--- START ---
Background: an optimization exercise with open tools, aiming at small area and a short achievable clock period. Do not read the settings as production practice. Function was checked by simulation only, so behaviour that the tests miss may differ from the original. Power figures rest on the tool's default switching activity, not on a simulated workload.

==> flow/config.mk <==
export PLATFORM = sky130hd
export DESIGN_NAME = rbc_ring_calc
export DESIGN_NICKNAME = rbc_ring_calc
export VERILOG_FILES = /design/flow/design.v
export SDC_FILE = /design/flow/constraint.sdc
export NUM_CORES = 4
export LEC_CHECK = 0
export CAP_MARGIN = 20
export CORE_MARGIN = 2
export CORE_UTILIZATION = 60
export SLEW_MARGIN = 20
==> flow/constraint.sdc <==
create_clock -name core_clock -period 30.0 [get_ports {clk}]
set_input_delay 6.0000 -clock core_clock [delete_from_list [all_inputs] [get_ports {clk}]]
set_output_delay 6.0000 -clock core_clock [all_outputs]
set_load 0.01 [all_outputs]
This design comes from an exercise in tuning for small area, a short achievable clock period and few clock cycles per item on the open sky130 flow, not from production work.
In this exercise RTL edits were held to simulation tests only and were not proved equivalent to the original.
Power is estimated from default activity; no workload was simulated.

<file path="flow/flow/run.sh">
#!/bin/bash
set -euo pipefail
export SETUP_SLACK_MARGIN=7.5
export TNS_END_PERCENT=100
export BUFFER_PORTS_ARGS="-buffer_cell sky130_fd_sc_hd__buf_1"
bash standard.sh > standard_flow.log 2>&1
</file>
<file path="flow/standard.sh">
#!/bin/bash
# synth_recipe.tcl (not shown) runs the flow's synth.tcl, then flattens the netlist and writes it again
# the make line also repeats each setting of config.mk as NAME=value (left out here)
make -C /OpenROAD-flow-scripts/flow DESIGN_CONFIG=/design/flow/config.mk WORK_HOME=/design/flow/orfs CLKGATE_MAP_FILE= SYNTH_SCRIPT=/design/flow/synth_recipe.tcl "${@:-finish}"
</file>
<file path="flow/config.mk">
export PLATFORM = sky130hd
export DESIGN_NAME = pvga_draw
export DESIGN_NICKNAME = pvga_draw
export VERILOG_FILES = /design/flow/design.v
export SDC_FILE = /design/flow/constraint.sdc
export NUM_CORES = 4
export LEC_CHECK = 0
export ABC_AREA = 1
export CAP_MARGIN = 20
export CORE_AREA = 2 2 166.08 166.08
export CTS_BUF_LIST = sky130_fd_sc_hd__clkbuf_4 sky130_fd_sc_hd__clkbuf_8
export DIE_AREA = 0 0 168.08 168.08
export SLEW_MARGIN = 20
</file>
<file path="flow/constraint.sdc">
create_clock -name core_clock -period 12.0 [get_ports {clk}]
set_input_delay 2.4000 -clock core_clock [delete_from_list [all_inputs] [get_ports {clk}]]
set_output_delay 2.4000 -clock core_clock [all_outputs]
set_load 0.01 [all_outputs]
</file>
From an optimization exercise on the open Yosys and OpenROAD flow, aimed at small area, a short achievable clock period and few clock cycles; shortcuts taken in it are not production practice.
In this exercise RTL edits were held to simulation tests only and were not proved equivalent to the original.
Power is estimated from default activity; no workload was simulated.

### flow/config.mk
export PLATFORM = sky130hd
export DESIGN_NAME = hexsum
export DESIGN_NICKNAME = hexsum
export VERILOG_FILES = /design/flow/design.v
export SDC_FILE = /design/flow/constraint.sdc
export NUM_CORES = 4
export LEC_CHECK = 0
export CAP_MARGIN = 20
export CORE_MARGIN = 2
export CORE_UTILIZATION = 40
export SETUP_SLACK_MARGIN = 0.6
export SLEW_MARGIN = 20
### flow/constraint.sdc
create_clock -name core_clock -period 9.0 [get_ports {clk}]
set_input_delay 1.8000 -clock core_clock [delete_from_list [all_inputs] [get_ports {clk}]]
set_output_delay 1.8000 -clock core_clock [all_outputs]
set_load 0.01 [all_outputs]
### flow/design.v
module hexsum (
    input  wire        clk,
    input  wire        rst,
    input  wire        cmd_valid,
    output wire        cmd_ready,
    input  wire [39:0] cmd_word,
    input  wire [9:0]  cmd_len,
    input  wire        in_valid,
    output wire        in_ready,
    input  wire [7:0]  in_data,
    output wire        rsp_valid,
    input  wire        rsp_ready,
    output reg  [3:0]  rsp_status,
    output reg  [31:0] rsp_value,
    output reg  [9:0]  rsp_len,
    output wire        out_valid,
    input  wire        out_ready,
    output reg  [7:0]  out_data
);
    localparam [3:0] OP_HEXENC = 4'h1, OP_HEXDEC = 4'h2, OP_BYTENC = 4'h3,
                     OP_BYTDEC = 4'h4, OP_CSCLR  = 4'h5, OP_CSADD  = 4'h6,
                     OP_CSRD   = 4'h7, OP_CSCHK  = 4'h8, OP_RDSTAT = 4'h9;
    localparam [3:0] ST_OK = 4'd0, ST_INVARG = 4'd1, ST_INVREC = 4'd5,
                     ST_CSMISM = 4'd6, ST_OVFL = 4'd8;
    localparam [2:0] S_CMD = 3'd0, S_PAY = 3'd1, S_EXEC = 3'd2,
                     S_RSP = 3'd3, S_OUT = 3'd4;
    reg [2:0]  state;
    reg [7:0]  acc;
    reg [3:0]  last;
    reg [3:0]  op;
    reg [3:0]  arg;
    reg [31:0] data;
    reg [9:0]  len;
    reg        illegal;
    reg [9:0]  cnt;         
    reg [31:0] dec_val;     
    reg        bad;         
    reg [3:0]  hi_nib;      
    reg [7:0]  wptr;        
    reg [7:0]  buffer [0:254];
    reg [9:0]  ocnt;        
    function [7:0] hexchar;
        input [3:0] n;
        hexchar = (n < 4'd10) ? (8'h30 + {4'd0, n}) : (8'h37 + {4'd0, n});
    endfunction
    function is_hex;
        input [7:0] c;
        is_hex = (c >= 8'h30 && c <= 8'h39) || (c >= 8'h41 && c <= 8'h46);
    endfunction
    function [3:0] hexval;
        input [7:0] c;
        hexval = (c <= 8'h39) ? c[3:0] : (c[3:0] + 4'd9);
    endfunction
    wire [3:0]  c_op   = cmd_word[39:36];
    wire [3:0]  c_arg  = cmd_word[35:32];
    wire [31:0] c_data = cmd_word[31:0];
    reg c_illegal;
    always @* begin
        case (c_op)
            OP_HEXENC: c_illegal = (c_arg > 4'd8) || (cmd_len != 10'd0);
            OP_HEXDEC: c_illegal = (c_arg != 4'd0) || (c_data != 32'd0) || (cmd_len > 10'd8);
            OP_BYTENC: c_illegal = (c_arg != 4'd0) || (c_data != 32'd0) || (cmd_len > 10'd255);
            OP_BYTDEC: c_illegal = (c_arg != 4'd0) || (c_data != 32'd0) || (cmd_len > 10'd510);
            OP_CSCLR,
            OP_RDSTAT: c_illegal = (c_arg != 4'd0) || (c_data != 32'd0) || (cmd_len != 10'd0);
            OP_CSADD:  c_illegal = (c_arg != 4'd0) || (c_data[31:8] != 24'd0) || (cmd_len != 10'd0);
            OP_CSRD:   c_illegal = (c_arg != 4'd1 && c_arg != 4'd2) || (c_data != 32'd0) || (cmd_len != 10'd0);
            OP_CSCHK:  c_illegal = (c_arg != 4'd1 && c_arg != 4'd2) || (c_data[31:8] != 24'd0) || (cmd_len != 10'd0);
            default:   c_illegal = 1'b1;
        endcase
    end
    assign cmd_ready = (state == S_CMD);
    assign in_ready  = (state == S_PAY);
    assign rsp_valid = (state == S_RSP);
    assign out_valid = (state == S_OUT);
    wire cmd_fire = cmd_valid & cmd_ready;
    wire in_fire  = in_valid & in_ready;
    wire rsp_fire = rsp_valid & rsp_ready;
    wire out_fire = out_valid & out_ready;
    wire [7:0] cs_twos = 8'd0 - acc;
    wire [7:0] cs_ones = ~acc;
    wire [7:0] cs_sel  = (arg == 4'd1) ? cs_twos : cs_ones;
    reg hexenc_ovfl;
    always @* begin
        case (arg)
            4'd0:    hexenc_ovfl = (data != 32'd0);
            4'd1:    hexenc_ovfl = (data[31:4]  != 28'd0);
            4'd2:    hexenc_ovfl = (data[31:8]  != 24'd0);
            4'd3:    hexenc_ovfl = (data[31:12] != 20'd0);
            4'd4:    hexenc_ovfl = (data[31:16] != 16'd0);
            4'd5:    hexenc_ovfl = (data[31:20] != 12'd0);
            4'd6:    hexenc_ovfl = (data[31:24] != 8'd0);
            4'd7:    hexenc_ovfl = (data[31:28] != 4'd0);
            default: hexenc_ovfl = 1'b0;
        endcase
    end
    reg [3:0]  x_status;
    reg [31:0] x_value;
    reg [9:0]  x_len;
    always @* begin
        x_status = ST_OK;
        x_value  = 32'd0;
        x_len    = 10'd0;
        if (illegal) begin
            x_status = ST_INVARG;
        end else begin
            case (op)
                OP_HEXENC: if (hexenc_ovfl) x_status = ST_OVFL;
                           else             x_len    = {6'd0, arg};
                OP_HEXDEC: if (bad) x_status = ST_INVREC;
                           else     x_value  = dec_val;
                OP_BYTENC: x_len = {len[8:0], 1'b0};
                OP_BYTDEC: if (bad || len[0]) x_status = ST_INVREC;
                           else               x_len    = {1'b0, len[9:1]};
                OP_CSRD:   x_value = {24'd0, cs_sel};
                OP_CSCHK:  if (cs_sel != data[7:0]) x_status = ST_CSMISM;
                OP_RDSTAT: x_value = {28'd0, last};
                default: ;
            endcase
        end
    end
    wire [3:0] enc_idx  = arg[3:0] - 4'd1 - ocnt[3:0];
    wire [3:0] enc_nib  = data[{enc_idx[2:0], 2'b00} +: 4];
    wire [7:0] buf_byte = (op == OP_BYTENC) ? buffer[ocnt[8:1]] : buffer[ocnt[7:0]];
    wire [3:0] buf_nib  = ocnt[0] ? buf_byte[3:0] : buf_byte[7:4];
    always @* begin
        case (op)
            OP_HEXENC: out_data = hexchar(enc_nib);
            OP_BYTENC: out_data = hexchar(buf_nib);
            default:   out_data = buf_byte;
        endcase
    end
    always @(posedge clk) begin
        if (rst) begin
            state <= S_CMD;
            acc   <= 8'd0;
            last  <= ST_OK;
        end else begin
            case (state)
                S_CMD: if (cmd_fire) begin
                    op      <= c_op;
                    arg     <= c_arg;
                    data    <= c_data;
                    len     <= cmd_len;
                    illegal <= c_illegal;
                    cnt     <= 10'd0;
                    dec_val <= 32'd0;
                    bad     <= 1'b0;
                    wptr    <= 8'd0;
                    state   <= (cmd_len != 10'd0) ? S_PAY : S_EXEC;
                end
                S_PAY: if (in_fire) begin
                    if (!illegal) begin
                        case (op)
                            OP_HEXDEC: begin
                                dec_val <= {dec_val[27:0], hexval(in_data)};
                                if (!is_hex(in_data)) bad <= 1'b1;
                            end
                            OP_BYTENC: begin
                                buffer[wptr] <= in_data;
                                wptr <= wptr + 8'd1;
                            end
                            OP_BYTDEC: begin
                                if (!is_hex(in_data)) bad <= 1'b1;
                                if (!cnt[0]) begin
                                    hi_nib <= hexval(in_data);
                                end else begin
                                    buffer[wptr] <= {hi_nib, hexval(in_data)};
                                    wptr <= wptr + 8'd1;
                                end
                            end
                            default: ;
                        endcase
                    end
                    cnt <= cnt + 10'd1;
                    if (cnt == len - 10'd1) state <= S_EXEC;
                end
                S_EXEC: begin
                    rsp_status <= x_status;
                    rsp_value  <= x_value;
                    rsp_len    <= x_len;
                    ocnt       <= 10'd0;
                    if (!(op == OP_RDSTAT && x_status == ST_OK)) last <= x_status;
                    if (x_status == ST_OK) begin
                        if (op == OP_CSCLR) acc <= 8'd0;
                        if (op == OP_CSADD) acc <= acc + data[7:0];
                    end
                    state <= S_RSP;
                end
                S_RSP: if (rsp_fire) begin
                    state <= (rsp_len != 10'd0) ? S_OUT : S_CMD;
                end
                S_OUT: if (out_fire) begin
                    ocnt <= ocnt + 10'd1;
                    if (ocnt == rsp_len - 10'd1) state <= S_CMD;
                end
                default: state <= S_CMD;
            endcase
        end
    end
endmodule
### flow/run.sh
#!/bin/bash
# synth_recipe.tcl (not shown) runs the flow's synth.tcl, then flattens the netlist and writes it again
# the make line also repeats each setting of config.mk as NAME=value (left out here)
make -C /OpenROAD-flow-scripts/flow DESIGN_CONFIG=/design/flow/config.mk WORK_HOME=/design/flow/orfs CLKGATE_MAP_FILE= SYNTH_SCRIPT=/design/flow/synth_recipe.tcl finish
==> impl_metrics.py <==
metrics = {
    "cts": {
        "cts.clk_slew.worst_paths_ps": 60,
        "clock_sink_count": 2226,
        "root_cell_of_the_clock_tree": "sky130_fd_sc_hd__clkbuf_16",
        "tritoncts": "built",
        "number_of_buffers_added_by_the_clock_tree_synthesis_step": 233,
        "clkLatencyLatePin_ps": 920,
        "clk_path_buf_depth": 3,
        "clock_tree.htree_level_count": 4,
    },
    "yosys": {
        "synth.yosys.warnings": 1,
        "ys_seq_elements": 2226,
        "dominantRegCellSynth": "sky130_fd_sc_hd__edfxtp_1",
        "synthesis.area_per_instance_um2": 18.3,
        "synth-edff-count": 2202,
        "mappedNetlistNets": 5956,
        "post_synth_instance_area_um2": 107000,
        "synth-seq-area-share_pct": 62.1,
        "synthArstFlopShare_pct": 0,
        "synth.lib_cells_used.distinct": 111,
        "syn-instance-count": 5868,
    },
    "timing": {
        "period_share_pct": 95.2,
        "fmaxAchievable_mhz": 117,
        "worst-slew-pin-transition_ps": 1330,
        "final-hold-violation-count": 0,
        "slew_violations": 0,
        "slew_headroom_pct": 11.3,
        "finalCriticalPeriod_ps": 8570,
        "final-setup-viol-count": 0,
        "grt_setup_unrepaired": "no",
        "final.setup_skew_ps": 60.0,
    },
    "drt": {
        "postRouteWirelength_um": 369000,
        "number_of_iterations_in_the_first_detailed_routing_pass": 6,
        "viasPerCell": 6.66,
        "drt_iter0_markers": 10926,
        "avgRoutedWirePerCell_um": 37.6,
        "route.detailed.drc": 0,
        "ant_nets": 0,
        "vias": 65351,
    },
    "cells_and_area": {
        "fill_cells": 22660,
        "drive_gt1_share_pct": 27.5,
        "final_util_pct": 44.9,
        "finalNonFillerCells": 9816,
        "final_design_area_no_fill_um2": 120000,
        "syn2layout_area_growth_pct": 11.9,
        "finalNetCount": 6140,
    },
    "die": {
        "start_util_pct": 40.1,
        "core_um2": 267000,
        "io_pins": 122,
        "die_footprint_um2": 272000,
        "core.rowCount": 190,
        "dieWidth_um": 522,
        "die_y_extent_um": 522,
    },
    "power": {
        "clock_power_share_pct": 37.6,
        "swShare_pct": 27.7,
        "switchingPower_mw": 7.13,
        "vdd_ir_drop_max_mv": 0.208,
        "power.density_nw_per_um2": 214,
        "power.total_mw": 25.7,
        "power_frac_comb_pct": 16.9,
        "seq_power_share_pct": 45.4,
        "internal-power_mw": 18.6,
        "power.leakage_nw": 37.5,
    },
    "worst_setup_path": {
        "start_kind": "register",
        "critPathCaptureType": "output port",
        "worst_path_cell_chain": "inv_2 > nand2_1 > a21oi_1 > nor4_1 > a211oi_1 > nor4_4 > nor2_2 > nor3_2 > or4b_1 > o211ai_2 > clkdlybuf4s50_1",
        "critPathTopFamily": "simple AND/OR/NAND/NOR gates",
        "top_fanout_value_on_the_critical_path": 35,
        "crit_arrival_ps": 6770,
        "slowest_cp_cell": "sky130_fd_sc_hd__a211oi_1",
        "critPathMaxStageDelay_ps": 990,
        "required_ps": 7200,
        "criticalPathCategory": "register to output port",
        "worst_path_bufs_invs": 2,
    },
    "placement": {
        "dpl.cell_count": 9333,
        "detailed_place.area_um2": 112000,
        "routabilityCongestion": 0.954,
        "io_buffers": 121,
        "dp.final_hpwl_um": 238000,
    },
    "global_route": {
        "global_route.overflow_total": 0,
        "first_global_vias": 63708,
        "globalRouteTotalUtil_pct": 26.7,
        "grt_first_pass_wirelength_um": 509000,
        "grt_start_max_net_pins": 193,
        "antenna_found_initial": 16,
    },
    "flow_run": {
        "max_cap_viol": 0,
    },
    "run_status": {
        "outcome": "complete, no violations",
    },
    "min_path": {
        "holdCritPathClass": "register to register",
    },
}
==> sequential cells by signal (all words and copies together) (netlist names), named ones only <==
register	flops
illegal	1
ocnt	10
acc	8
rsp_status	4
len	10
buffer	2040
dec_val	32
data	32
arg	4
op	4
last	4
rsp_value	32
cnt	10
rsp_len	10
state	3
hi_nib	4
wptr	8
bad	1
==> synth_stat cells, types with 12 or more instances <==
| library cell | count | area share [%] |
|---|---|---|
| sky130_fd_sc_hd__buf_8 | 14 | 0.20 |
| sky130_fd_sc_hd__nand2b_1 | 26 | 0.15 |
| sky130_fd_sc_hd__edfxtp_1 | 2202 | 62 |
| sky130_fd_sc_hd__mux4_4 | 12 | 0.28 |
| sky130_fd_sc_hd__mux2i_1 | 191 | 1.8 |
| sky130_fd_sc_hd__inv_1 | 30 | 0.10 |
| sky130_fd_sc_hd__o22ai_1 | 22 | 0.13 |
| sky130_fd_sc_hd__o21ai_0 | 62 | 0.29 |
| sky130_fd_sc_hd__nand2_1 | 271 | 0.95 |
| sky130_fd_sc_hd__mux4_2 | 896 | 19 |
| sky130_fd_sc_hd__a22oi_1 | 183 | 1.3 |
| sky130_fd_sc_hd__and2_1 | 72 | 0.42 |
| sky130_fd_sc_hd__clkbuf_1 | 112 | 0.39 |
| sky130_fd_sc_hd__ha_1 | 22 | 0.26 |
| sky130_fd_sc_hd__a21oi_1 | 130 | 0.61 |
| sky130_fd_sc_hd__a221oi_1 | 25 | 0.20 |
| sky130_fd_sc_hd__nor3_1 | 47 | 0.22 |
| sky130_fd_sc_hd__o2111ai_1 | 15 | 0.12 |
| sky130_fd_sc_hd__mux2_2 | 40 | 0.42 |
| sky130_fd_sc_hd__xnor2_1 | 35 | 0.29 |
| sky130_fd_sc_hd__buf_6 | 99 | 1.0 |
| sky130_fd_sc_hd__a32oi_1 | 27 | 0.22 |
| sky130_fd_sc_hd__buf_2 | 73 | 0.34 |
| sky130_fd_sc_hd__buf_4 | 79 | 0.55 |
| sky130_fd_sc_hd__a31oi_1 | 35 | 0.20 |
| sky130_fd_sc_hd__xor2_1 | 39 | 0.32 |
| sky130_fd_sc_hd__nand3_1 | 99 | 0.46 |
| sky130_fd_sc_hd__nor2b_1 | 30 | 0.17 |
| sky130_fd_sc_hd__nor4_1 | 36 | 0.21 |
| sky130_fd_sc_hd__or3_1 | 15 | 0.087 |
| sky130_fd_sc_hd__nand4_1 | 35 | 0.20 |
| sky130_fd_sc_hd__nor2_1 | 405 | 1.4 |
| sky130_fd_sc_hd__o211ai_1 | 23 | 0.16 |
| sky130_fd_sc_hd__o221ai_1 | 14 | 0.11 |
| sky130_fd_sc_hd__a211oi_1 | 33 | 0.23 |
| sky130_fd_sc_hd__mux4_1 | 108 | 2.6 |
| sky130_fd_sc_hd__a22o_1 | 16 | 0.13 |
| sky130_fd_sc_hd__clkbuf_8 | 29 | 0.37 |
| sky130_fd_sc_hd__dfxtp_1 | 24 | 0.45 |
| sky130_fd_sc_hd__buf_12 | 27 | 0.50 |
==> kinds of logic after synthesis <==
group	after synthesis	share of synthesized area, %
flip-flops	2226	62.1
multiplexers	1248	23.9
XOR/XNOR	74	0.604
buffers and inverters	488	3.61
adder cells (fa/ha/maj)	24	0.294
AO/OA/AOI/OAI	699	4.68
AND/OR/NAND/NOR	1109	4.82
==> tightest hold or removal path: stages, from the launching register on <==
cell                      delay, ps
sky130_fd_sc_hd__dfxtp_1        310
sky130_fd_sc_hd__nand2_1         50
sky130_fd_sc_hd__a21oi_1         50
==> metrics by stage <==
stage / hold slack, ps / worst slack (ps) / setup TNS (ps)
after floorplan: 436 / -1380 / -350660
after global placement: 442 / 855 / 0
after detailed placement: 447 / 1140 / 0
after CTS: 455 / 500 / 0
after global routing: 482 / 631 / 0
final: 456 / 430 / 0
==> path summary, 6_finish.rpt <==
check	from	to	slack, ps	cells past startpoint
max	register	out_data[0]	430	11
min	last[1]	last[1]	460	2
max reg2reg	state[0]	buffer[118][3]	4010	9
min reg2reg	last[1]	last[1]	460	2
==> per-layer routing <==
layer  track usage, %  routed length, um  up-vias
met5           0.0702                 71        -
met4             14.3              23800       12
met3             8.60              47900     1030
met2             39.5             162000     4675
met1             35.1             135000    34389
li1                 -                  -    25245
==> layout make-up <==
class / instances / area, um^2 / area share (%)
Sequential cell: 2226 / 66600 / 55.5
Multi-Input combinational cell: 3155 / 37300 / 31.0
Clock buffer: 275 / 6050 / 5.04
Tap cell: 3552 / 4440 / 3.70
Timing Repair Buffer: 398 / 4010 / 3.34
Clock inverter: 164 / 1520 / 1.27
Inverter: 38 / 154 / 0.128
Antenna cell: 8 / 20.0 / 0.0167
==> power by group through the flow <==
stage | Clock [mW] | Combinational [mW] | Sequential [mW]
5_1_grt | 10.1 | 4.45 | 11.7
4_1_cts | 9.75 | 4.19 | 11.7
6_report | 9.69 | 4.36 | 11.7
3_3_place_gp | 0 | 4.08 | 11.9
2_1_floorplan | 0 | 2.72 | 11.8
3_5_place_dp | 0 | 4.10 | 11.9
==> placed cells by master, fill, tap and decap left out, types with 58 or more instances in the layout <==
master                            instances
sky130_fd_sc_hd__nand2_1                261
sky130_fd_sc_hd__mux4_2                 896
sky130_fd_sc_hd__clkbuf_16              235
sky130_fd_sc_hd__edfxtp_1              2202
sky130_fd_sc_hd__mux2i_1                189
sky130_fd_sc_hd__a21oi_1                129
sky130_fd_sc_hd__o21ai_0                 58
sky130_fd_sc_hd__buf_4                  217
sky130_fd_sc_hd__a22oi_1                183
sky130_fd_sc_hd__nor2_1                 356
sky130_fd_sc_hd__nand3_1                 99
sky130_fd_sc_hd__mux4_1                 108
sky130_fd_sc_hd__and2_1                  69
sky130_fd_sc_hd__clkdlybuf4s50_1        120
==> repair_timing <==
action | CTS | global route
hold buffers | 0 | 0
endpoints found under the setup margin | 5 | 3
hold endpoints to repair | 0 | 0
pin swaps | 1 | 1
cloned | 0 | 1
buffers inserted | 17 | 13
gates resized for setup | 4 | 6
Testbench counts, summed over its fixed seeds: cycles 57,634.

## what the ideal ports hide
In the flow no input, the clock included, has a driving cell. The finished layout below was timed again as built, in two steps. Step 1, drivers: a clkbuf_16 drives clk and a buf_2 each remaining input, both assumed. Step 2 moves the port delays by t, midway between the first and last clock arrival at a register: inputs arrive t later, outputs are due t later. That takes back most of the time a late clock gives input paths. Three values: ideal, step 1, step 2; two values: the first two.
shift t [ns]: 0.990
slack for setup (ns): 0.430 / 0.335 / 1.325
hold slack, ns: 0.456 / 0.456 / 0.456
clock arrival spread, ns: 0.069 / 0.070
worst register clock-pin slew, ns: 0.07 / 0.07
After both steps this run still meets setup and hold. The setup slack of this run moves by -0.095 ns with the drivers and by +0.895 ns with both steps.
--- END ---
• **WHAT THE TASK ASKS**: Check each line of the records for the string "hexsum" and copy those that have it.

• **OUTPUT FOR THIS TASK**:
export DESIGN_NAME = hexsum
export DESIGN_NICKNAME = hexsum
module hexsum (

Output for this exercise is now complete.